3. Intellectual Property Protection
The Ebook Is Owned By Manning And Is Protected By United States And International Copyright And Other Intellectual Property Laws. Manning Reserves All Rights In The Ebook Not Expressly Granted Herein. This License And Your Right To Use The Ebook Terminate Automatically If You Violate Any Part Of This Agreement. In The Event Of Termination, You Must Remove The Original And Any Copies Of The Ebook From All Your Devices.
4. Source Code Supplementary Material
Any Source Code Files Provided As A Supplement To The Book Are Freely Available To The Public For Download. Reuse Of The Code Is Permitted, In Whole Or In Part, Including The Creation Of Derivative Works, Provided That You Acknowledge That You Are Using It And Identify The Source: Title, Publisher And Year.
5. Limited Warranty
Manning Warrants That The Ebook Files, A Copy Of Which You Are Authorized To Download, Are Free From Defects In The Operational Sense That They Can Be Read By A Pdf Reader Or Epub Reader, Or Other. Except For This Express Limited Warranty, Manning Makes And You Receive No Warranties, Express, Implied, Statutory Or In Any Communication With You, And Manning Specifically Disclaims Any Other Warranty Including The Implied Warranty Of Merchantability Or Fitness Or A Particular Purpose. Manning Does Not Warrant That The Operation Of The Ebook Will Be Uninterrupted Or Error Free. If The Ebook Was Purchased In The United States, The Above Exclusions May Not Apply To You As Some States Do Not Allow The Exclusion Of Implied Warranties. In Addition To The Above Warranty Rights, You May Also Have Other Rights That Vary From State To State.

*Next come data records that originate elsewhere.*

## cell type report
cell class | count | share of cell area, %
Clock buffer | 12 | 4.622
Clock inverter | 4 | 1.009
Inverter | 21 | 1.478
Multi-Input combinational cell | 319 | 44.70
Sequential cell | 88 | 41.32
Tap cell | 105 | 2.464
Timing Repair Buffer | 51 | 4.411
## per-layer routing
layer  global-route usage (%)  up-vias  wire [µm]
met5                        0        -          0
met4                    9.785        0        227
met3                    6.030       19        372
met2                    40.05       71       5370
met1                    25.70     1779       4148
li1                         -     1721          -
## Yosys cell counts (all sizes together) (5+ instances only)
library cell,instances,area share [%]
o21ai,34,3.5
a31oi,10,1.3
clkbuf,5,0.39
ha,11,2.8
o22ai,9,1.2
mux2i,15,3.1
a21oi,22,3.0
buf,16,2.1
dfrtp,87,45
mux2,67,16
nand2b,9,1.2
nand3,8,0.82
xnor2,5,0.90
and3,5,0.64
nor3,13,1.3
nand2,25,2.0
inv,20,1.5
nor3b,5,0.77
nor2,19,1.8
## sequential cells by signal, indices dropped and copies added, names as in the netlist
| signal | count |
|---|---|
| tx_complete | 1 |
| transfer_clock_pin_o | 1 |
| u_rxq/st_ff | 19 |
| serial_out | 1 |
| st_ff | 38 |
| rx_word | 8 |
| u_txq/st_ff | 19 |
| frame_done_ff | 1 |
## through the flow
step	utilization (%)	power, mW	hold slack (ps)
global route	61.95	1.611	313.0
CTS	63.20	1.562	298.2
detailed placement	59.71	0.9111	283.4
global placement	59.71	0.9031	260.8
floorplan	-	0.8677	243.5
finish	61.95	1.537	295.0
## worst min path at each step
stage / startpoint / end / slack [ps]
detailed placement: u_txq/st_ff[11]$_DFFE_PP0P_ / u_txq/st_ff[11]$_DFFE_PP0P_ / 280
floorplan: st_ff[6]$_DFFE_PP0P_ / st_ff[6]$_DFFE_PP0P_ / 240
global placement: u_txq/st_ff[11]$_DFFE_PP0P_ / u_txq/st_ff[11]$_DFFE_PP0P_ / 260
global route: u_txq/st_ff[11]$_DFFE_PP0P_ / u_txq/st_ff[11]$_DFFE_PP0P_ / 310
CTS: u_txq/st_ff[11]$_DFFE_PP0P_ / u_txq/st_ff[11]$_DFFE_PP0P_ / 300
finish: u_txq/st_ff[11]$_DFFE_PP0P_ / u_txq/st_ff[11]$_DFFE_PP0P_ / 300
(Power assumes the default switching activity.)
## config.mk

```make
export PLATFORM = sky130hd
export DESIGN_NAME = tpw_timing
export DESIGN_NICKNAME = d
export VERILOG_FILES = /design/src/inc/tpw_pkg.sv /design/src/tpw_timing.sv
export SDC_FILE = /design/constraint.sdc
export NUM_CORES = 1
export LEC_CHECK = 0
export ABC_AREA = 1
export BUFFER_PORTS_ARGS = -buffer_cell sky130_fd_sc_hd__buf_2
export CAP_MARGIN = 0
export CORE_ASPECT_RATIO = 0.5
export CORE_MARGIN = 2
export CORE_UTILIZATION = 40
export DETAILED_ROUTE_END_ITERATION = 8
export PLACE_DENSITY = 0.53
export SLEW_MARGIN = 20
export SYNTH_ARGS = -nofsm -noshare
export SYNTH_HDL_FRONTEND = slang
export SYNTH_SLANG_ARGS = --single-unit
```

## constraint.sdc

```tcl
create_clock -name pclk -period 5 [get_ports pclk]
set_clock_uncertainty 0.15 [all_clocks]
set_input_delay 0.75 -clock pclk [delete_from_list [all_inputs] [get_ports pclk]]
set_output_delay 0.75 -clock pclk [all_outputs]
set_load 0.02 [all_outputs]
```
===== config.mk =====
export PLATFORM = sky130hd
export DESIGN_NAME = pdl_top
export DESIGN_NICKNAME = d
export VERILOG_FILES = /design/src/verilog/pdl_pkg.sv /design/src/verilog/pdl_top.sv
export SDC_FILE = /design/constraint.sdc
export NUM_CORES = 1
export LEC_CHECK = 0
export BUFFER_PORTS_ARGS = -buffer_cell sky130_fd_sc_hd__buf_2
export CORE_UTILIZATION = 40
export CTS_CLUSTER_DIAMETER = 150
export CTS_CLUSTER_SIZE = 8
export DETAILED_ROUTE_END_ITERATION = 8
export SETUP_SLACK_MARGIN = 0.5
export SLEW_MARGIN = 20
export SYNTH_ARGS = -nofsm -noshare
export SYNTH_HDL_FRONTEND = slang
export SYNTH_SLANG_ARGS = --single-unit

===== constraint.sdc =====
create_clock -name I_CLK_SYS -period 3.7 [get_ports I_CLK_SYS]
set_clock_uncertainty 0.05 [all_clocks]
set_input_delay 0.37 -clock I_CLK_SYS [delete_from_list [all_inputs] [get_ports I_CLK_SYS]]
set_output_delay 0.37 -clock I_CLK_SYS [all_outputs]
set_load 0.1 [all_outputs]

6. Limitation Of Liability
In No Event Will Manning Be Liable For Any Damages, Whether Arising For Tort Or Contract, Including Loss Of Data, Lost Profits, Or Other Special, Incidental, Consequential, Or Indirect Damages Arising Out Of The Use Or Inability To Use The Ebook.
7. General
This Agreement Constitutes The Entire Agreement Between You And Manning And Supersedes Any Prior Agreement Concerning The Ebook. This Agreement Is Governed By The Laws Of The State Of New York.